§ **What the task asks**:
Beginning with the first line of the data below, extract each line up to and including the one containing "timing,max_slew.worst_pin.slew,1.07,ns". Copy them exactly and add nothing.

[Opening Supplied data section]

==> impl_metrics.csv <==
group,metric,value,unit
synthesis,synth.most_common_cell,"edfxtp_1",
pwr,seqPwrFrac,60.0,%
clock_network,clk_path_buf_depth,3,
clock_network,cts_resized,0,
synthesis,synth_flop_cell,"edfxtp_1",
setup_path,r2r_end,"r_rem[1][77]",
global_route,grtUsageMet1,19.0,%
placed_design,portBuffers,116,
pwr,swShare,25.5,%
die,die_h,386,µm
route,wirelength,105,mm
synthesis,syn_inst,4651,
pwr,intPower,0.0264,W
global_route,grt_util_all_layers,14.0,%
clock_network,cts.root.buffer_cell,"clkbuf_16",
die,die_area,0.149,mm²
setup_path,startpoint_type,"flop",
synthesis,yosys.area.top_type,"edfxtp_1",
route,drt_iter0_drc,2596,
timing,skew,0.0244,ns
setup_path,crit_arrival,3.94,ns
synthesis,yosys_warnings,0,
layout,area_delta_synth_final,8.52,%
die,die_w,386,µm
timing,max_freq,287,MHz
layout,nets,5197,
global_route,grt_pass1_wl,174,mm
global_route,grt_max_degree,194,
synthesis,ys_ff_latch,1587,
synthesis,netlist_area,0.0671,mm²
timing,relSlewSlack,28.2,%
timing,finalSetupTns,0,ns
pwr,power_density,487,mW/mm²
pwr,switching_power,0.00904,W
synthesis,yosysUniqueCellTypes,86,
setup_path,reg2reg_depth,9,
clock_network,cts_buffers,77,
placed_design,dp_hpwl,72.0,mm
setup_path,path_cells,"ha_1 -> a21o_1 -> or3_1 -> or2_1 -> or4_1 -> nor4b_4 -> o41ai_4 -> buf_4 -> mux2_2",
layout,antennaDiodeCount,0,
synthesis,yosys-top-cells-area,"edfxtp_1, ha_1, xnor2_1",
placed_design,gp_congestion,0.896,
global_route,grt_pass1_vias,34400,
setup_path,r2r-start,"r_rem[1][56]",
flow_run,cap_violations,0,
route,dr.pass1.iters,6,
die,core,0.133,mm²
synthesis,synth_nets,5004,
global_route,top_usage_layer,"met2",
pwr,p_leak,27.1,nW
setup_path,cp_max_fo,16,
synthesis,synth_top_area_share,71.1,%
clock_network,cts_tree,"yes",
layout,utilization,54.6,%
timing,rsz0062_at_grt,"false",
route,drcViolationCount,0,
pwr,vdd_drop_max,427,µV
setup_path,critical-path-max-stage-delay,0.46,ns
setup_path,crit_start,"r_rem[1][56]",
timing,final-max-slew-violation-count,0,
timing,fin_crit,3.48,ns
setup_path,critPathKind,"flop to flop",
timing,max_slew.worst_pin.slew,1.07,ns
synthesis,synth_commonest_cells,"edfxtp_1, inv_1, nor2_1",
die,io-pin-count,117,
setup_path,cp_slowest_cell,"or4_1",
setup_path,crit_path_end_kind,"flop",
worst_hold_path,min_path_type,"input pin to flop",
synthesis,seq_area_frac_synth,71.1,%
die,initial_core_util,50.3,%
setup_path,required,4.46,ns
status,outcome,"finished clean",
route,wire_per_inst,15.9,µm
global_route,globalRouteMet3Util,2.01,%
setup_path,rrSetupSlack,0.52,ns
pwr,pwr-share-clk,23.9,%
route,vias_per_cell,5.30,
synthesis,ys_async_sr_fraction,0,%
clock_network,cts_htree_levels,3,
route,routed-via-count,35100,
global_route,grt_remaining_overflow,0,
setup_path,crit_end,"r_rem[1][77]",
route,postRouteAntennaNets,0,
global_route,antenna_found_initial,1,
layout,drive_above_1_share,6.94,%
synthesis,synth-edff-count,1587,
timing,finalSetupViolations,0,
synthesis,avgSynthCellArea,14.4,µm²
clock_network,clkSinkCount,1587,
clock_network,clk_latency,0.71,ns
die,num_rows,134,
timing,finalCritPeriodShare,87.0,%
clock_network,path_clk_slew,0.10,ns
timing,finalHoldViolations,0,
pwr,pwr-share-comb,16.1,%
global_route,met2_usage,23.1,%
[config.mk]
export PLATFORM = sky130hd
export DESIGN_NAME = scsa_ram
export DESIGN_NICKNAME = d
export VERILOG_FILES = /design/src/scsa_ram.sv
export SDC_FILE = /design/constraint.sdc
export NUM_CORES = 1
export LEC_CHECK = 0
export BUFFER_PORTS_ARGS = -buffer_cell sky130_fd_sc_hd__buf_2
export CORE_MARGIN = 4
export CORE_UTILIZATION = 30
export DETAILED_ROUTE_END_ITERATION = 12
export GPL_TIMING_DRIVEN = 0
export PLACE_DENSITY = 0.5
export REMOVE_ABC_BUFFERS = 1
export SKIP_CTS_REPAIR_TIMING = 1
export SLEW_MARGIN = 15
export SYNTH_ARGS = -nofsm -noshare
export SYNTH_HDL_FRONTEND = slang
export SYNTH_SLANG_ARGS = --single-unit
export TNS_END_PERCENT = 100
[constraint.sdc]
create_clock -name clk -period 3.7 [get_ports clk]
set_clock_uncertainty 0.1 [all_clocks]
set_input_delay 0.74 -clock clk [delete_from_list [all_inputs] [get_ports clk]]
set_output_delay 0.74 -clock clk [all_outputs]
set_load 0.005 [all_outputs]
[src/scsa_ram.sv]
// Single-port-write, single-port-read synchronous RAM with registered read data.
`default_nettype none
module scsa_ram #(
  parameter int W  = 8,
  parameter int AW = 4
) (
  input  wire logic          clk,
  input  wire logic          we,
  input  wire logic [AW-1:0] waddr,
  input  wire logic [W-1:0]  wdata,
  input  wire logic [AW-1:0] raddr,
  output logic      [W-1:0]  rdata
);

  logic [W-1:0] mem [(1<<AW)-1:0];

  always_ff @(posedge clk) begin
    if (we) begin
      mem[waddr] <= wdata;
    end
    rdata <= mem[raddr];
  end

endmodule
`default_nettype wire

==> impl_results.md <==
* Share of layout cells above drive strength 1 at 27.7%
* Number of remaining DRC errors at 0
* WP depth at 3
* Number of diodes at 0
* Reg-to-Reg Start: mem[10][2]
* Synth Flop Type: edfxtp_1
* Final HPWL DP at 6350 microns
* Die X-Extent at 139 microns
* Commonest non-fill, non-tap cell in the layout: edfxtp_1
* Fill count at 1580
* Clock buffer depth at 2
* Htree depth at 4
* Total grt overflow at 0
* Initial DRC Count at 167
* Critical path's top delay family: simple AND/OR/NAND/NOR gates
* Clk root buf: clkbuf_16
* Vias in the first global route at 2471
* CP endpoint kind: flop
* Met3 GRT Util at 4.34%
* Worst setup path start: waddr[2]
* Critical path peak fanout at 8
* Sequential area share after synthesis at 77.8%
* Power, Total at 3580 uW
* Clock Latency Late Sink at 0.41 ns
* Core area at 0.0167 sq mm
* Initial Util at 30.8%
* Die H at 139 microns
* Critical path required time at 3.63 ns
* Vias at 2328
* Final net count at 284
* Mapped Avg Cell Area at 22.5 sq um
* Worst hold start: mem[8][1]
* R2R setup slack at 2.14 ns
* Number of enable flip-flop cells after synthesis at 128
* TritonCTS Buffers at 17
* Hold slack final at 0.581 ns
* Mapped Cells at 229
* Static Leak at 0.00201 uW
* Rel. slew slack at 33.7%
* Slowest CP cell: nor2_1
* Router iterations before antenna repair at 4
* Die area at 0.0193 sq mm
* Power per cell area at 587 mW/mm^2
* Post-synth cell types at 19
* Synthesized area at 0.00515 sq mm
* Final Hold Viols at 0
* Vias per inst at 4.67
* Yosys reg bits at 136
* Buffers added on ports at 25
* Outcome: complete, no violations
* Met1 Track Usage GR at 15.6%
* Placer congestion estimate at 0.715
* I/O Pins at 26
* Max-slew violations at 0
* R2R cell count at 3
* Worst-path clk slew at 0.05 ns
* Number of antenna-violating nets in the routed design at 0
* Largest net degree at the start of global routing at 33
* Critical path data arrival time at 2.15 ns
* P&R area growth vs syn at 18.5%
* Tcrit/Tclk final at 60.0%
* RSZ-0062 raised after global routing: no
* WP buf/inv at 1
* Crit-path cells: buf_2 -> or3b_2 -> nor2_1
* GR peak layer: met2
* Post-synth ARST share at 0%
* Hold path depth at 3
* Met2 Use GR at 16.7%
* Row count at 47
* Period minus WS final at 2.22 ns
* Final setup TNS at 0 ns
* # setup viols final at 0
* First-pass GRT wire length at 15600 microns
* Class of the worst hold path: flop to flop
* Total of warnings raised by yosys at 0
* Initial antenna violation count at 2
* Max Cap Viol at 0
* CTS tree: done
* Total track usage at 11.4%
* Storage cell area at 0.00400 sq mm
* Slew @ Worst Pin at 0.991 ns
* WL/cell at 20.8 microns
* Routed WL at 10400 microns
* Worst IR Drop VDD at 357 uV
* Crit start category: input pin
* Final core utilization at 36.5%
* Multi-input logic area at 0.00108 sq mm
* Crit-path max cell delay at 0.77 ns
* Fmax at 0.451 GHz
* Clock tree sinks at 136
* Most frequent cells in the layout: edfxtp_1 (128), buf_2 (24), mux4_2 (18)
* Kind of critical path: input pin to flop
[routing by layer]
layer | up-vias | wire (microns)
li1 | 1046 | -
met1 | 1205 | 4810
met2 | 57 | 4840
met3 | 16 | 563
met4 | 4 | 137
met5 | - | 23
[metrics by stage]
step / std cells / area (sq um) / worst slack (ns)
CTS: 498 / 6100 / 1.11
detailed placement: 467 / 5500 / 0.685
floorplan: 219 / 5060 / 1.37
finish: 498 / 6100 / 1.48
global placement: 464 / 5460 / 0.488
global route: 498 / 6100 / 1.41
[kinds of logic (layout without fill, tap and decap cells)]
kind of cell	count (synthesis)	count (layout)	share of synthesized area, %
flip-flops	136	136	77.8
AND/OR/NAND/NOR	35	35	3.18
multiplexers	32	32	15.0
AO/OA/AOI/OAI	16	16	2.33
buffers and inverters	10	59	1.68
[synth_stat cells, drive strengths merged (2+ instances only)]
cell type / number / area share, %
edfxtp: 128 / 75
mux4: 32 / 15
a22oi: 16 / 2.3
nor2: 13 / 0.95
nand2: 9 / 0.66
dfxtp: 8 / 3.1
buf: 7 / 1.1
nor3: 4 / 0.39
clkdlybuf4s25: 3 / 0.58
nand2b: 2 / 0.24
nand3b: 2 / 0.29
[sequential cells by signal, indices dropped and copies added (netlist names)]
signal,cells
rdata,8
mem,128
[area by class of cell]
class / instances / area share [%]
Clock inverter: 10 / 2.50
Multi-Input combinational cell: 83 / 17.7
Timing Repair Buffer: 28 / 2.46
Tap cell: 220 / 4.51
Sequential cell: 136 / 65.6
Clock buffer: 21 / 7.22
[where the power goes]
group / switching, uW / leakage (uW) / internal [uW]
combinational: 92.6 / 0.000492 / 62.2
sequential: 7.57 / 0.00122 / 1720
clock: 579 / 0.000292 / 1120
total: 679 / 0.00201 / 2900
[tightest hold or removal path, stage by stage (launching register included)]
cell and delay, ns:
edfxtp_1 0.31, mux4_1 0.21, a22oi_1 0.08, nand2_1 0.05
[final timing paths]
check,to
hold / removal,rdata[1]
setup / recovery,mem[2][7]
setup reg to reg,rdata[2]
hold reg to reg,rdata[1]
Note: power is estimated with default switching activity, not from simulation.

[Closing Supplied data section]

§ **The answer**:
==> impl_metrics.csv <==
group,metric,value,unit
synthesis,synth.most_common_cell,"edfxtp_1",
pwr,seqPwrFrac,60.0,%
clock_network,clk_path_buf_depth,3,
clock_network,cts_resized,0,
synthesis,synth_flop_cell,"edfxtp_1",
setup_path,r2r_end,"r_rem[1][77]",
global_route,grtUsageMet1,19.0,%
placed_design,portBuffers,116,
pwr,swShare,25.5,%
die,die_h,386,µm
route,wirelength,105,mm
synthesis,syn_inst,4651,
pwr,intPower,0.0264,W
global_route,grt_util_all_layers,14.0,%
clock_network,cts.root.buffer_cell,"clkbuf_16",
die,die_area,0.149,mm²
setup_path,startpoint_type,"flop",
synthesis,yosys.area.top_type,"edfxtp_1",
route,drt_iter0_drc,2596,
timing,skew,0.0244,ns
setup_path,crit_arrival,3.94,ns
synthesis,yosys_warnings,0,
layout,area_delta_synth_final,8.52,%
die,die_w,386,µm
timing,max_freq,287,MHz
layout,nets,5197,
global_route,grt_pass1_wl,174,mm
global_route,grt_max_degree,194,
synthesis,ys_ff_latch,1587,
synthesis,netlist_area,0.0671,mm²
timing,relSlewSlack,28.2,%
timing,finalSetupTns,0,ns
pwr,power_density,487,mW/mm²
pwr,switching_power,0.00904,W
synthesis,yosysUniqueCellTypes,86,
setup_path,reg2reg_depth,9,
clock_network,cts_buffers,77,
placed_design,dp_hpwl,72.0,mm
setup_path,path_cells,"ha_1 -> a21o_1 -> or3_1 -> or2_1 -> or4_1 -> nor4b_4 -> o41ai_4 -> buf_4 -> mux2_2",
layout,antennaDiodeCount,0,
synthesis,yosys-top-cells-area,"edfxtp_1, ha_1, xnor2_1",
placed_design,gp_congestion,0.896,
global_route,grt_pass1_vias,34400,
setup_path,r2r-start,"r_rem[1][56]",
flow_run,cap_violations,0,
route,dr.pass1.iters,6,
die,core,0.133,mm²
synthesis,synth_nets,5004,
global_route,top_usage_layer,"met2",
pwr,p_leak,27.1,nW
setup_path,cp_max_fo,16,
synthesis,synth_top_area_share,71.1,%
clock_network,cts_tree,"yes",
layout,utilization,54.6,%
timing,rsz0062_at_grt,"false",
route,drcViolationCount,0,
pwr,vdd_drop_max,427,µV
setup_path,critical-path-max-stage-delay,0.46,ns
setup_path,crit_start,"r_rem[1][56]",
timing,final-max-slew-violation-count,0,
timing,fin_crit,3.48,ns
setup_path,critPathKind,"flop to flop",
timing,max_slew.worst_pin.slew,1.07,ns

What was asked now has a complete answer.